Activity
Give again, exactly, every line of the entries below from the one that has "export DESIGN_NICKNAME = qbc" to the last.

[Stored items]
________________________________________

What follows belongs to an exercise in optimizing a design on an open flow for small area, a short achievable clock period and few clock cycles; a production flow would make more cautious choices. The RTL was checked by simulation tests, not by an equivalence proof against the original design. No activity file was given, so power comes from the tool's default toggle rates.

### flow/config.mk
export PLATFORM = sky130hd
export DESIGN_NAME = qbc
export DESIGN_NICKNAME = qbc
export VERILOG_FILES = /design/flow/design.v
export SDC_FILE = /design/flow/constraint.sdc
export NUM_CORES = 4
export LEC_CHECK = 0
export CAP_MARGIN = 20
export CORE_MARGIN = 2
export CORE_UTILIZATION = 40
export SETUP_SLACK_MARGIN = 2.2
export SLEW_MARGIN = 20
export TNS_END_PERCENT = 5
### flow/constraint.sdc
create_clock -name core_clock -period 5.0 [get_ports {clk}]
set_input_delay 1.0000 -clock core_clock [delete_from_list [all_inputs] [get_ports {clk}]]
set_output_delay 1.0000 -clock core_clock [all_outputs]
set_load 0.01 [all_outputs]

________________________________________

Task solution
export DESIGN_NICKNAME = qbc
export VERILOG_FILES = /design/flow/design.v
export SDC_FILE = /design/flow/constraint.sdc
export NUM_CORES = 4
export LEC_CHECK = 0
export CAP_MARGIN = 20
export CORE_MARGIN = 2
export CORE_UTILIZATION = 40
export SETUP_SLACK_MARGIN = 2.2
export SLEW_MARGIN = 20
export TNS_END_PERCENT = 5
### flow/constraint.sdc
create_clock -name core_clock -period 5.0 [get_ports {clk}]
set_input_delay 1.0000 -clock core_clock [delete_from_list [all_inputs] [get_ports {clk}]]
set_output_delay 1.0000 -clock core_clock [all_outputs]
set_load 0.01 [all_outputs]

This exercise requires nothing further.